With the majority of the Western Conference standing pat and appearing to accept their inevitable playoff fate of ‘death by Golden State’, the newly Lebron James-less East entered into a bona fide arms race at the trade deadline in an attempt to win a conference that is more wide open than it has been in years. Milwaukee wasn’t expected to be a big player at the trade deadline, and on the surface the Mirotic deal doesn’t scream ‘blockbuster’, but the move makes the team that is already the best squad in the East even more dangerous.

Mirotic is perhaps best known for getting his face wrecked by his then-Chicago Bulls teammate Bobby Portis. Chicago moved Mirotic to New Orleans and the 27-year-old has paired surprisingly well with Anthony Davis over the last season-and-a-half. That part is important, because it signals that he should fit in seamlessly with Giannis in Milwaukee. Mirotic averaged just a shade under 16 points and eight rebounds per game in New Orleans, but the Bucks are bringing Mirotic in to space the floor. He is shooting nearly 37% from the three-point line this season, good enough to force opposing defenses to respect him from deep. This ability to stretch the floor will give the Greek Freak plenty of room to drive and create.

While he’s not known for his defensive prowess, Mirotic will be able to help the Bucks in that regard as well. Brook Lopez is having an amazing season for Milwaukee (even adding a three-point shot to his arsenal), but he is more of a traditional center (big and slow) at the defensive end. Mirotic’s ability to play the five-spot defensively will allow the Bucks to handle pretty much any lineup an opposing team throws at them (think Golden State’s ‘Lineup of Death’), while also creating mismatches in Milwaukee’s favor.

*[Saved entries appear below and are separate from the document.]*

[flow/design.v]
module forwarding_unit(
    input        FloatRegWrite_MEM_WB,
    input        GeneralRegWrite_MEM_WB,
    input        GeneralRegWrite_EX_MEM,
    input        FloatRegWrite_EX_MEM,
    input [4:0]  write_reg_MEM_WB,
    input [4:0]  write_reg_EX_MEM,
    input [4:0]  rs_ID_EX,
    input [4:0]  rt_ID_EX,
    output reg [1:0] forwardA,
    output reg [1:0] forwardB
);
    always @(*) begin
        forwardA = 2'b00;
        forwardB = 2'b00;
        if ((GeneralRegWrite_EX_MEM || FloatRegWrite_EX_MEM) && (write_reg_EX_MEM != 5'd0) && (write_reg_EX_MEM == rs_ID_EX))
            forwardA = 2'b10;
        if ((GeneralRegWrite_EX_MEM || FloatRegWrite_EX_MEM) && (write_reg_EX_MEM != 5'd0) && (write_reg_EX_MEM == rt_ID_EX))
            forwardB = 2'b10;
        if ((GeneralRegWrite_MEM_WB || FloatRegWrite_MEM_WB) && (write_reg_MEM_WB != 5'd0) && (write_reg_MEM_WB == rs_ID_EX) && !(write_reg_EX_MEM != 5'd0 && (write_reg_EX_MEM == rs_ID_EX) && (GeneralRegWrite_EX_MEM || FloatRegWrite_EX_MEM)))
            forwardA = 2'b01;
        if ((GeneralRegWrite_MEM_WB || FloatRegWrite_MEM_WB) && (write_reg_MEM_WB != 5'd0) && (write_reg_MEM_WB == rt_ID_EX) && !(write_reg_EX_MEM != 5'd0 && (write_reg_EX_MEM == rt_ID_EX) && (GeneralRegWrite_EX_MEM || FloatRegWrite_EX_MEM)))
            forwardB = 2'b01;
    end
endmodule
[flow/run.sh]
#!/bin/bash
# OpenROAD 26Q1-2900-gdf79404cd8, Yosys 0.63+post, stock flow scripts
make -C /OpenROAD-flow-scripts/flow DESIGN_CONFIG=/design/flow/config.mk WORK_HOME=/design/flow/orfs finish
[flow/config.mk]
export PLATFORM = sky130hd
export DESIGN_NAME = forwarding_unit
export DESIGN_NICKNAME = forwarding_unit
export VERILOG_FILES = /design/flow/design.v
export SDC_FILE = /design/flow/constraint.sdc
export NUM_CORES = 4
export LEC_CHECK = 1
export CORE_AREA = 10 10 70 70
export DIE_AREA = 0 0 80 80
[flow/constraint.sdc]
current_design forwarding_unit

set clk_period 2.1
set clk_io_pct 0.2

create_clock -name clk0 -period $clk_period

set non_clock_inputs [all_inputs -no_clocks]
set_input_delay [expr $clk_period * $clk_io_pct] -clock clk0 $non_clock_inputs
set_output_delay [expr $clk_period * $clk_io_pct] -clock clk0 [all_outputs]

The Bucks are already one of the most flexible teams in the league and Mirotic only adds to their shape-shifting abilities. There aren’t many matchups that Milwaukee has to fear now. They can handle the quickness of the Celtics going small or the size of Joel Embiid and the Sixers. While it’s a bit presumptuous to discuss a matchup with the Warriors, Milwaukee did log a 134-111 win over Golden St. at Oracle Arena earlier this season. Golden State has superior talent to almost every team in the league, as well as the roster to create mismatches and disadvantages on both ends of the floor. However, what Milwaukee has in Giannis a great talent equalizer and the addition of Mirotic rounds out a sneaky-good and surprisingly deep Bucks roster.

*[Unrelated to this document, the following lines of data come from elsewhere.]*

--- flow/design.v ---
module part3(SW, CLOCK_50, KEY, LEDR);
input [2:0]SW;
input [1:0]KEY;
output[9:0]LEDR;
wire [2:0]presentstate;
assign presentstate[2] = SW[2];
assign presentstate[1] = SW[1];
assign presentstate[0] = SW[0]; 
assign LEDR[9:1] = 0;
wire[3:0]yout;
wire[2:0] length;
wire shift, b0, enable, load, z;
input CLOCK_50;
letter_selector yes(presentstate, yout, length);
shift_register okay(yout, shift, load, b0);
down_counter mhmm(load, length, shift, enable, z);
halfsec_counter awnah(KEY[1], CLOCK_50, enable);
fsm hellnah(b0, enable, KEY[0], KEY[1], z, load, shift, LEDR[0]);
endmodule
module letter_selector(presentstate, yout, counter);
input[2:0] presentstate; 
output reg [3:0] yout;
output reg [2:0] counter;
parameter[2:0]A = 3'b000;
parameter[2:0]B = 3'b001;
parameter[2:0]C = 3'b010;
parameter[2:0]D = 3'b011;
parameter[2:0]E = 3'b100;
parameter[2:0]F = 3'b101;
parameter[2:0]G = 3'b110;
parameter[2:0]H = 3'b111;
always@(*)
case(presentstate)
	A:
	yout <= 4'b01xx;
	B:
	yout <= 4'b1000;
	C:
	yout <= 4'b1010;
	D:
	yout <= 4'b100x;
	E:
	yout <= 4'b0xxx;
	F:
	yout <= 4'b0010;
	G:
	yout <= 4'b110x;
	H:
	yout <= 4'b0000;
	default:
	yout <= 4'bxxxx; 
endcase
always@(*)
case(presentstate)
	A:
	counter <= 3'b011;
	B:
	counter <= 3'b101;
	C:
	counter <= 3'b101;
	D:
	counter <= 3'b100;
	E:
	counter <= 3'b010;
	F:
	counter <= 3'b101;
	G:
	counter <= 3'b100;
	H:
	counter <= 3'b101;
	default:
	counter <= 3'bxxx; 
endcase
endmodule
module shift_register(yout, shift, load, b0);
input[3:0] yout;
input shift, load;
output b0;  
wire q1, q2, q3;
flipflop one(yout[0], shift, b0, load, q1); 
flipflop two(yout[1], shift, q1, load, q2);
flipflop three(yout[2], shift, q2, load, q3);
flipflop four(yout[3], shift, q3, load, b0);
endmodule
module flipflop(yout_bit, enable, Q, start, qout);  
input yout_bit, enable, Q, start; 
output reg qout;
always@(posedge enable)
	begin
	if(start) 
		qout <= yout_bit;
	else
		qout <= Q;	
	end
endmodule
==> run.sh <==
#!/bin/bash
# OpenROAD 26Q1-2900-gdf79404cd8, Yosys 0.63+post, stock flow scripts
make -C /OpenROAD-flow-scripts/flow DESIGN_CONFIG=/design/flow/config.mk WORK_HOME=/design/flow/orfs finish
==> config.mk <==
export PLATFORM = sky130hd
export DESIGN_NAME = part5
export DESIGN_NICKNAME = part5
export VERILOG_FILES = /design/flow/design.v
export SDC_FILE = /design/flow/constraint.sdc
export NUM_CORES = 4
export LEC_CHECK = 1
export CORE_AREA = 10 10 77 77
export DIE_AREA = 0 0 87 87
==> constraint.sdc <==
current_design part5

set clk_period 3.0
set clk_io_pct 0.2

create_clock -name clk0 -period $clk_period [get_ports {KEY}]

set non_clock_inputs [all_inputs -no_clocks]
set_input_delay [expr $clk_period * $clk_io_pct] -clock clk0 $non_clock_inputs
set_output_delay [expr $clk_period * $clk_io_pct] -clock clk0 [all_outputs]
==> /design/flow/config.mk <==
export PLATFORM = sky130hd
export DESIGN_NAME = ADC
export DESIGN_NICKNAME = ADC
export VERILOG_FILES = /design/flow/design.v
export SDC_FILE = /design/flow/constraint.sdc
export NUM_CORES = 4
export LEC_CHECK = 1
export CORE_AREA = 10 10 86 86
export DIE_AREA = 0 0 96 96
==> /design/flow/constraint.sdc <==
current_design ADC

set clk_period 2.1
set clk_io_pct 0.2

create_clock -name clk0 -period $clk_period [get_ports {clk}]

set non_clock_inputs [all_inputs -no_clocks]
set_input_delay [expr $clk_period * $clk_io_pct] -clock clk0 $non_clock_inputs
set_output_delay [expr $clk_period * $clk_io_pct] -clock clk0 [all_outputs]
<file path="design/flow/config.mk">
export PLATFORM = sky130hd
export DESIGN_NAME = LCD
export DESIGN_NICKNAME = LCD
export VERILOG_FILES = /design/flow/design.v
export SDC_FILE = /design/flow/constraint.sdc
export NUM_CORES = 4
export LEC_CHECK = 1
export CORE_UTILIZATION = 30
</file>
<file path="design/flow/run.sh">
#!/bin/bash
# OpenROAD 26Q1-2900-gdf79404cd8, Yosys 0.63+post, stock flow scripts
make -C /OpenROAD-flow-scripts/flow DESIGN_CONFIG=/design/flow/config.mk WORK_HOME=/design/flow/orfs finish
</file>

First-year Bucks coach Mike Budenholzer’s impact also can’t go overlooked. He has brought an offensive breath of fresh air with him to Milwaukee and his schemes have allowed the spacing that Giannis needs to flourish. Mirotic is the perfect player to throw into Budenholzer’s bombs-away philosophy and gives Milwaukee another shooter on the floor to help unlock Giannis’ seemingly limitless ceiling.

All we can ever do with sports trades is speculate as to the outcome. While Nikola Mirotic isn’t the same caliber of individual player as Marc Gasol or Tobias Harris, he has the opportunity to make a championship-level impact in Milwaukee.